From 8703898d3f2c6b6e08b3ef91da67876589aba184 Mon Sep 17 00:00:00 2001
From: Aaron Davidson <aaron@databricks.com>
Date: Sun, 3 Nov 2013 00:34:53 -0700
Subject: [PATCH] Address Reynold's comments

---
 .../spark/storage/ShuffleBlockManager.scala   | 28 +++++++++++--------
 1 file changed, 16 insertions(+), 12 deletions(-)

diff --git a/core/src/main/scala/org/apache/spark/storage/ShuffleBlockManager.scala b/core/src/main/scala/org/apache/spark/storage/ShuffleBlockManager.scala
index d1e3074683..57b1a28543 100644
--- a/core/src/main/scala/org/apache/spark/storage/ShuffleBlockManager.scala
+++ b/core/src/main/scala/org/apache/spark/storage/ShuffleBlockManager.scala
@@ -45,7 +45,7 @@ trait ShuffleBlocks {
 }
 
 /**
- * Manages assigning disk-based block writers to shuffle tasks. Each shuffle task gets one file and
+ * Manages assigning disk-based block writers to shuffle tasks. Each shuffle task gets one file
  * per reducer (this set of files is called a ShuffleFileGroup).
  *
  * As an optimization to reduce the number of physical shuffle files produced, multiple shuffle
@@ -57,11 +57,13 @@ trait ShuffleBlocks {
  *   - bucketId: The id of the output partition (i.e., reducer id)
  *   - fileId: The unique id identifying a group of "combined shuffle files." Only one task at a
  *       time owns a particular fileId, and this id is returned to a pool when the task finishes.
+ * Each shuffle file is then mapped to a FileSegment, which is a 3-tuple (file, offset, length)
+ * that specifies where in a given file the actual block data is located.
  *
  * Shuffle file metadata is stored in a space-efficient manner.

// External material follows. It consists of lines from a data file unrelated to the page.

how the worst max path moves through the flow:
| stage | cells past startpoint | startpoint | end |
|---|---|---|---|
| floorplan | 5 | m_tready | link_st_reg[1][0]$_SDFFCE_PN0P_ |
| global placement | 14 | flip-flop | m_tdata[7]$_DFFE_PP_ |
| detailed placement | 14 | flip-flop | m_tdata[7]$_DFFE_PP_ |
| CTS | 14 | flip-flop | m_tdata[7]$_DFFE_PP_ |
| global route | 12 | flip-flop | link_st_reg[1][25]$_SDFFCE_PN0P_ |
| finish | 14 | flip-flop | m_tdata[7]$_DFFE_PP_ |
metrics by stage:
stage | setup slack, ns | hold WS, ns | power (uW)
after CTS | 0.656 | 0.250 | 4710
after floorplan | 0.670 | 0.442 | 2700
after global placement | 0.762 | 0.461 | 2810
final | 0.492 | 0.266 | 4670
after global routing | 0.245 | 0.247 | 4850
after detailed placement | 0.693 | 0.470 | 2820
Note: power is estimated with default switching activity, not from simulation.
**config.mk**
```make
export PLATFORM = sky130hd
export DESIGN_NAME = dfs_topological_sort
export DESIGN_NICKNAME = d
export VERILOG_FILES = /design/src/rtl/core/dfs_topo_pkg.sv /design/src/rtl/core/dfs_topo_ctrl.sv /design/src/rtl/core/dfs_topo_dp.sv /design/src/rtl/core/dfs_topological_sort.sv
export SDC_FILE = /design/constraint.sdc
export NUM_CORES = 1
export LEC_CHECK = 0
export BUFFER_PORTS_ARGS = -buffer_cell sky130_fd_sc_hd__buf_2
export CAP_MARGIN = 20
export CORE_MARGIN = 5
export CORE_UTILIZATION = 35
export DETAILED_ROUTE_END_ITERATION = 12
export PLACE_DENSITY = 0.61
export SYNTH_ARGS = -nofsm -noshare
export SYNTH_HDL_FRONTEND = slang
export SYNTH_SLANG_ARGS = --single-unit
```
**constraint.sdc**
```tcl
create_clock -name clk -period 6.3 [get_ports clk]
set_input_delay 0.945 -clock clk [delete_from_list [all_inputs] [get_ports clk]]
set_output_delay 0.945 -clock clk [all_outputs]
set_load 0.01 [all_outputs]
```
**src/rtl/core/dfs_topo_pkg.sv**
```systemverilog
`default_nettype none

package dfs_topo_pkg;

    localparam int MAX_NODES  = 16;
    localparam int NODE_LIMIT = (MAX_NODES < 16) ? MAX_NODES : 16;

    // fixed field widths
    localparam int NODE_W = 4;
    localparam int MASK_W = 16;
    localparam int CFG_W  = 5;

    // derived widths
    localparam int IDX_W   = (NODE_LIMIT > 1) ? $clog2(NODE_LIMIT) : 1;
    localparam int DEPTH_W = $clog2(NODE_LIMIT + 1);

    localparam logic [CFG_W-1:0] NODE_COUNT_RESET = CFG_W'(16);

    typedef enum logic [2:0] {
        ST_IDLE,
        ST_SCAN,
        ST_ROOT,
        ST_WALK,
        ST_EMIT
    } dfs_state_t;

    typedef struct packed {
        logic load_row;
        logic clear;
        logic scan;
        logic start_walk;
        logic step;
        logic emit_init;
        logic emit_load;
    } dfs_cmd_t;

    typedef struct packed {
        logic scan_last;
        logic root_avail;
        logic walk_done;
        logic emit_left;
        logic emit_one;
        logic out_free;
    } dfs_status_t;

    typedef struct packed {
        logic [NODE_W-1:0]  node;
        logic [DEPTH_W-1:0] next;
    } dfs_frame_t;

    // index of the lowest set bit, zero when none is set
    function automatic logic [NODE_W-1:0] lowest_set(input logic [NODE_LIMIT-1:0] v);
        logic [NODE_W-1:0] idx;
        idx = '0;
        for (int j = NODE_LIMIT - 1; j >= 0; j--)
        begin
            if (v[j])
            begin
                idx = NODE_W'(j);
            end
        end
        return idx;
    endfunction

endpackage

`default_nettype wire

```
**src/rtl/core/dfs_topo_ctrl.sv**
```systemverilog
`default_nettype none

module dfs_topo_ctrl (
    input  wire logic                   clk,
    input  wire logic                   rst_n,
    input  wire logic                   in_valid,
    input  wire logic                   last_row,
    input  wire dfs_topo_pkg::dfs_status_t status,
    output logic                        in_stall,
    output dfs_topo_pkg::dfs_cmd_t      cmd
);

    dfs_topo_pkg::dfs_state_t state_reg;
    dfs_topo_pkg::dfs_state_t state_next;

    always_ff @(posedge clk or negedge rst_n)
    begin
        if (!rst_n)
        begin
            state_reg <= dfs_topo_pkg::ST_IDLE;
        end
        else
        begin
            state_reg <= state_next;
        end
    end

    always_comb
    begin
        state_next = state_reg;
        cmd        = '0;
        in_stall   = 1'b1;
        unique case (state_reg)
            dfs_topo_pkg::ST_IDLE:
            begin
                in_stall = 1'b0;
                if (in_valid)
                begin
                    cmd.load_row = 1'b1;
                    if (last_row)
                    begin
                        cmd.clear  = 1'b1;
                        state_next = dfs_topo_pkg::ST_SCAN;
                    end
                end
            end
            dfs_topo_pkg::ST_SCAN:
            begin
                cmd.scan = 1'b1;
                if (status.scan_last)
                begin
                    state_next = dfs_topo_pkg::ST_ROOT;
                end
            end
            dfs_topo_pkg::ST_ROOT:
            begin
                if (status.root_avail)
                begin
                    cmd.start_walk = 1'b1;
                    state_next     = dfs_topo_pkg::ST_WALK;
                end
                else
                begin
                    cmd.emit_init = 1'b1;
                    state_next    = dfs_topo_pkg::ST_EMIT;
                end
            end
            dfs_topo_pkg::ST_WALK:
            begin
                cmd.step = 1'b1;
                if (status.walk_done)
                begin
                    state_next = dfs_topo_pkg::ST_ROOT;
                end
            end
            dfs_topo_pkg::ST_EMIT:
            begin
                if (!status.emit_left)
                begin
                    state_next = dfs_topo_pkg::ST_IDLE;
                end
                else if (status.out_free)
                begin
                    cmd.emit_load = 1'b1;
                    if (status.emit_one)
                    begin
                        state_next = dfs_topo_pkg::ST_IDLE;
                    end
                end
            end
            default:
            begin
                state_next = dfs_topo_pkg::ST_IDLE;
            end
        endcase
    end

endmodule

`default_nettype wire

```
**src/rtl/core/dfs_topo_dp.sv**
```systemverilog
`default_nettype none

module dfs_topo_dp (
    input  wire logic                                  clk,
    input  wire logic                                  rst_n,
    input  wire logic                                  cfg_write,
    input  wire logic [dfs_topo_pkg::CFG_W-1:0]        cfg_data,
    input  wire logic [dfs_topo_pkg::NODE_W-1:0]       row_index,
    input  wire logic [dfs_topo_pkg::MASK_W-1:0]       child_mask,
    input  wire dfs_topo_pkg::dfs_cmd_t                cmd,
    input  wire logic                                  out_stall,
    output dfs_topo_pkg::dfs_status_t                  status,
    output logic                                       out_valid,
    output logic [dfs_topo_pkg::NODE_W-1:0]            node_index,
    output logic                                       is_last,
    output logic                                       cycle_found
);

    localparam int NL  = dfs_topo_pkg::NODE_LIMIT;
    localparam int NW  = dfs_topo_pkg::NODE_W;
    localparam int IW  = dfs_topo_pkg::IDX_W;
    localparam int DW  = dfs_topo_pkg::DEPTH_W;
    localparam int CW  = dfs_topo_pkg::CFG_W;

    logic [CW-1:0]  node_count_reg;

    logic [NL-1:0]  adj_reg [NL];
    logic [NL-1:0]  visited_reg;
    logic [NL-1:0]  on_path_reg;
    logic [NL-1:0]  incoming_reg;
    logic           cycle_reg;
    logic [IW-1:0]  row_ctr_reg;

    logic [NW-1:0]  top_node_reg;
    logic [DW-1:0]  top_next_reg;
    logic [DW-1:0]  depth_reg;
    dfs_topo_pkg::dfs_frame_t stack_reg [NL];

    logic [NW-1:0]  order_reg [NL];
    logic [DW-1:0]  count_reg;
    logic [DW-1:0]  emit_ptr_reg;

    logic           out_valid_reg;
    logic [NW-1:0]  out_node_reg;
    logic           out_last_reg;
    logic           out_cycle_reg;

    logic [DW-1:0]  n_active;
    logic [NL-1:0]  use_mask;
    logic [NL-1:0]  above_mask;
    logic [NL-1:0]  child_cand;
    logic           child_found;
    logic [NW-1:0]  child;
    logic [IW-1:0]  child_idx;
    logic [IW-1:0]  top_idx;
    logic [NL-1:0]  root_cand1;
    logic [NL-1:0]  root_cand2;
    logic [NW-1:0]  root;
    logic [DW-1:0]  depth_m1;
    logic [DW-1:0]  depth_m2;
    logic [DW-1:0]  emit_m1;
    logic [DW-1:0]  n_m1;

    // node count clamped into one .. node limit
    always_comb
    begin
        if (node_count_reg == '0)
        begin
            n_active = DW'(1);
        end
        else if (CW'(node_count_reg) > CW'(NL))
        begin
            n_active = DW'(NL);
        end
        else
        begin
            n_active = DW'(node_count_reg);
        end
    end

    always_comb
    begin
        for (int j = 0; j < NL; j++)
        begin
            use_mask[j]   = (DW'(j) < n_active);
            above_mask[j] = (DW'(j) >= top_next_reg);
        end
    end

    assign top_idx     = top_node_reg[IW-1:0];
    assign child_cand  = adj_reg[top_idx] & use_mask & above_mask;
    assign child_found = |child_cand;
    assign child       = dfs_topo_pkg::lowest_set(child_cand);
    assign child_idx   = child[IW-1:0];

    assign root_cand1 = ~visited_reg & ~incoming_reg & use_mask;
    assign root_cand2 = ~visited_reg & use_mask;
    assign root       = (|root_cand1) ? dfs_topo_pkg::lowest_set(root_cand1)
                                      : dfs_topo_pkg::lowest_set(root_cand2);

    assign depth_m1 = depth_reg - DW'(1);
    assign depth_m2 = depth_reg - DW'(2);
    assign emit_m1  = emit_ptr_reg - DW'(1);
    assign n_m1     = n_active - DW'(1);

    assign status.scan_last  = (DW'(row_ctr_reg) == n_m1);
    assign status.root_avail = |root_cand2;
    assign status.walk_done  = !child_found && (depth_reg == DW'(1));
    assign status.emit_left  = (emit_ptr_reg != '0);
    assign status.emit_one   = (emit_ptr_reg == DW'(1));
    assign status.out_free   = !out_valid_reg || !out_stall;

    always_ff @(posedge clk or negedge rst_n)
    begin
        if (!rst_n)
        begin
            node_count_reg <= dfs_topo_pkg::NODE_COUNT_RESET;
        end
        else if (cfg_write)
        begin
            node_count_reg <= cfg_data;
        end
    end

    // adjacency rows, rows past the node limit are dropped
    always_ff @(posedge clk)
    begin
        if (cmd.load_row && ((NW + 1)'(row_index) < (NW + 1)'(NL)))
        begin
            adj_reg[row_index[IW-1:0]] <= child_mask[NL-1:0];
        end
    end

    always_ff @(posedge clk or negedge rst_n)
    begin
        if (!rst_n)
        begin
            visited_reg  <= '0;
            on_path_reg  <= '0;
            incoming_reg <= '0;
            cycle_reg    <= 1'b0;
            row_ctr_reg  <= '0;
            depth_reg    <= '0;
            count_reg    <= '0;
            emit_ptr_reg <= '0;
        end
        else if (cmd.clear)
        begin
            visited_reg  <= '0;
            on_path_reg  <= '0;
            incoming_reg <= '0;
            cycle_reg    <= 1'b0;
            row_ctr_reg  <= '0;
            depth_reg    <= '0;
            count_reg    <= '0;
        end
        else if (cmd.scan)
        begin
            incoming_reg <= incoming_reg | (adj_reg[row_ctr_reg] & use_mask);
            row_ctr_reg  <= row_ctr_reg + IW'(1);
        end
        else if (cmd.start_walk)
        begin
            visited_reg[root[IW-1:0]] <= 1'b1;
            on_path_reg[root[IW-1:0]] <= 1'b1;
            depth_reg                 <= DW'(1);
        end
        else if (cmd.step)
        begin
            if (child_found)
            begin
                if (on_path_reg[child_idx])
                begin
                    // back edge
                    cycle_reg <= 1'b1;
                end
                else if (!visited_reg[child_idx] && (depth_reg < DW'(NL)))
                begin
                    visited_reg[child_idx] <= 1'b1;
                    on_path_reg[child_idx] <= 1'b1;
                    depth_reg              <= depth_reg + DW'(1);
                end
            end
            else
            begin
                on_path_reg[top_idx] <= 1'b0;
                depth_reg            <= depth_m1;
                if (count_reg < DW'(NL))
                begin
                    count_reg <= count_reg + DW'(1);
                end
            end
        end
        else if (cmd.emit_init)
        begin
            emit_ptr_reg <= count_reg;
        end
        else if (cmd.emit_load)
        begin
            emit_ptr_reg <= emit_m1;
        end
    end

    // top of the walk stack lives in registers, frames below it in the array
    always_ff @(posedge clk)
    begin
        if (cmd.start_walk)
        begin
            top_node_reg <= root;
            top_next_reg <= '0;
        end
        else if (cmd.step)
        begin
            if (child_found)
            begin
                if (!on_path_reg[child_idx] && !visited_reg[child_idx]
                    && (depth_reg < DW'(NL)))
                begin
                    stack_reg[depth_m1[IW-1:0]] <= '{node: top_node_reg,
                                                     next: DW'(child) + DW'(1)};
                    top_node_reg <= child;
                    top_next_reg <= '0;
                end
                else
                begin
                    top_next_reg <= DW'(child) + DW'(1);
                end
            end
            else
            begin
                if (count_reg < DW'(NL))
                begin
                    order_reg[count_reg[IW-1:0]] <= top_node_reg;
                end
                if (depth_reg > DW'(1))
                begin
                    top_node_reg <= stack_reg[depth_m2[IW-1:0]].node;
                    top_next_reg <= stack_reg[depth_m2[IW-1:0]].next;
                end
            end
        end
    end

    always_ff @(posedge clk or negedge rst_n)
    begin
        if (!rst_n)
        begin
            out_valid_reg <= 1'b0;
        end
        else if (cmd.emit_load)
        begin
            out_valid_reg <= 1'b1;
        end
        else if (!out_stall)
        begin
            out_valid_reg <= 1'b0;
        end
    end

    // post-order read back from the end gives the topological order
    always_ff @(posedge clk)
    begin
        if (cmd.emit_load)
        begin
            out_node_reg  <= order_reg[emit_m1[IW-1:0]];
            out_last_reg  <= (emit_ptr_reg == DW'(1));
            out_cycle_reg <= cycle_reg;
        end
    end

    assign out_valid   = out_valid_reg;
    assign node_index  = out_node_reg;
    assign is_last     = out_last_reg;
    assign cycle_found = out_cycle_reg;

endmodule

`default_nettype wire

```
**src/rtl/core/dfs_topological_sort.sv**
```systemverilog
`default_nettype none

// Depth-first topological sort of a graph of up to 16 nodes. Adjacency rows
// are taken one item per cycle; the item flagged last_row stores its row and
// starts the sort, and in_stall stays high until the final result is loaded
// into the output register. The sort first scans the rows to gather the
// parent set, then picks roots one at a time until none is left, walking the
// stack from each root with one step for every edge seen and one for every
// node finished. Results then leave one per cycle, reversed post-order, unless
// out_stall holds them. cycle_found is set on every result of a sort that met
// a back edge. node_count is to be written through cfg_write/cfg_data only
// while the block is idle; the block does not enforce this. It is clamped
// into 1..16.
module dfs_topological_sort (
    input  wire logic                             clk,
    input  wire logic                             rst_n,
    input  wire logic                             cfg_write,
    input  wire logic [dfs_topo_pkg::CFG_W-1:0]   cfg_data,
    input  wire logic                             in_valid,
    output logic                                  in_stall,
    input  wire logic [dfs_topo_pkg::NODE_W-1:0]  row_index,
    input  wire logic [dfs_topo_pkg::MASK_W-1:0]  child_mask,
    input  wire logic                             last_row,
    output logic                                  out_valid,
    input  wire logic                             out_stall,
    output logic [dfs_topo_pkg::NODE_W-1:0]       node_index,
    output logic                                  is_last,
    output logic                                  cycle_found
);

    dfs_topo_pkg::dfs_cmd_t    cmd;
    dfs_topo_pkg::dfs_status_t status;

    dfs_topo_ctrl u_ctrl (
        .clk      (clk),
        .rst_n    (rst_n),
        .in_valid (in_valid),
        .last_row (last_row),
        .status   (status),
        .in_stall (in_stall),
        .cmd      (cmd)
    );

    dfs_topo_dp u_dp (
        .clk         (clk),
        .rst_n       (rst_n),
        .cfg_write   (cfg_write),
        .cfg_data    (cfg_data),
        .row_index   (row_index),
        .child_mask  (child_mask),
        .cmd         (cmd),
        .out_stall   (out_stall),
        .status      (status),
        .out_valid   (out_valid),
        .node_index  (node_index),
        .is_last     (is_last),
        .cycle_found (cycle_found)
    );

endmodule

`default_nettype wire

```
==> reports/qor.txt, run 1 <==
Mapped Cells = 1802
Starting Density = 35.1%
Die area = 81300 µm²
Vias = 16867
Max FFs per register = 256
Final worst clock skew = 0.0303 ns
Crit-path cells = buf_4 > mux2i_1 > a21boi_0 > and4b_1 > a31o_2 > a211o_1 > o2111a_1 > nor2_4 > mux2_1 > a221oi_1 > o211ai_2 > or4_4 > nand2b_1 > nor2_1
CP Data Required Time = 6.53 ns
Cell variety after synth = 91
Top_reg_cell synth = edfxtp_1
Seq cells post-synth = 560
Final nets = 1906
Clock Latency Late Sink = 0.63 ns
Chip Width = 285 µm
Vias per cell = 5.86
Final core occ = 39.6%
Most common library cells after synthesis = 474 x edfxtp_1, 139 x mux4_2, 128 x nand2_1
Crit path launch type = flip-flop
Syn. warnings = 0
Setup CP Type = reg -> reg
Fmax = 168 MHz
Max_slew headroom = 21.5%
Area leader, netlist = edfxtp_1
Hold Slack = 0.281 ns
Cts repair resizes = 0
Peak supply drop = 0.521 mV
Area occupied by multi-input gates = 9650 µm²
Syn_area_per_cell = 14.7 µm²
TritonCTS clock tree = done
Cts hold-fix bufs = 0
Worst-path fanout max = 31
Ys async rst share = 13.8%
IO buf count = 38
Top post-synthesis cells by area = edfxtp_1 54%, mux4_2 12%, dfrtp_1 7.2%
Place WS = 0.414 ns
First-pass GRT wire length = 113 mm
Lkg Pwr = 0.0101 µW
Post-synth EDFFs = 474
H-tree depth = 2
Setup TNS = 0 ns
Clk slew on worst S/H paths = 0.06 ns
Slowest Stage Delay on Critical Path = 0.90 ns
Io pins = 39
Count of buffer and inverter cells on the critical path = 1
Max Transition Viols Final = 0
Final Hold Fails = 0
DRC Markers = 0
Top-area cell type share of the netlist area = 53.7%
Final worst slack = 0.359 ns
Row Count = 101
GP Congestion = 0.951
Share of post-route cells with drive strength above 1 = 21.3%
R2r worst-path depth = 14
Crit. End Element = flip-flop
Hold WC Path Type = in -> async
Largest net degree at the start of global routing = 55
Reg-to-reg setup timing slack = 0.36 ns
Syn Nets = 1855
CP max-delay cell = dfxtp_2
DIE HEIGHT = 285 µm
Most frequent cell after synthesis = edfxtp_1
Fin crit share = 94.3%
Clock buffer depth = 3
Tightest Pin Transition = 1.17 ns
Drt wl/cell = 26.3 µm
Initial antenna violation count = 2
# Max-Cap Violations = 0
# setup viols final = 0
Crit path max-delay family = simple AND/OR/NAND/NOR gates
Clock period minus worst slack = 5.94 ns
Status = finished, final reports clean
Detailed Route Iter0 Violations = 1720
Detailed Routing Iterations Pass 1 = 5
Sequential area share after synthesis = 61.6%
RSZ-0062 raised after global routing = no
Final wirelength = 75.6 mm
Area growth syn-to-layout = 12.9%
TritonCTS buffer count = 56
Pwr/cell area = 571 nW/µm²
Routed Antenna Nets = 0
Filler cell count = 6921
Root buffer cell = clkbuf_16
Vias in the first global route = 17060
Register area = 16400 µm²
Setup Buffers After CTS = 0
Core box area = 75600 µm²
GRT Total Usage = 18.1%
GR Overflow Total = 0
Worst EP arrival = 6.17 ns
Synthesized cell area = 26500 µm²
Clock net sink count = 560
Dpl hpwl = 50.1 mm
Reg2reg end = u_dp.stack_reg[13][0]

Rather than simply mapping
- * ShuffleBlockIds to FileSegments, each ShuffleFile maintains a list of offsets for each block
- * stored in that file. In order to find the location of a shuffle block, we search all ShuffleFiles
- * destined for the block's reducer.
+ * ShuffleBlockIds directly to FileSegments, each ShuffleFile maintains a list of offsets for each
+ * block stored in that file. In order to find the location of a shuffle block, we search all
+ * ShuffleFiles destined for the block's reducer.
  *
  */
 private[spark]
@@ -98,18 +100,22 @@ class ShuffleBlockManager(blockManager: BlockManager) extends Logging {
   private
   val metadataCleaner = new MetadataCleaner(MetadataCleanerType.SHUFFLE_BLOCK_MANAGER, this.cleanup)
 
-  def forShuffle(shuffleId: Int, numBuckets: Int, serializer: Serializer) = {
+  def forShuffle(shuffleId: Int, numBuckets: Int, serializer: Serializer): ShuffleBlocks = {
     initializeShuffleMetadata(shuffleId, numBuckets)
 
     new ShuffleBlocks {
       override def acquireWriters(mapId: Int): ShuffleWriterGroup = {
         val bufferSize = System.getProperty("spark.shuffle.file.buffer.kb", "100").toInt * 1024
-        val fileGroup = getUnusedFileGroup(shuffleId, mapId, numBuckets)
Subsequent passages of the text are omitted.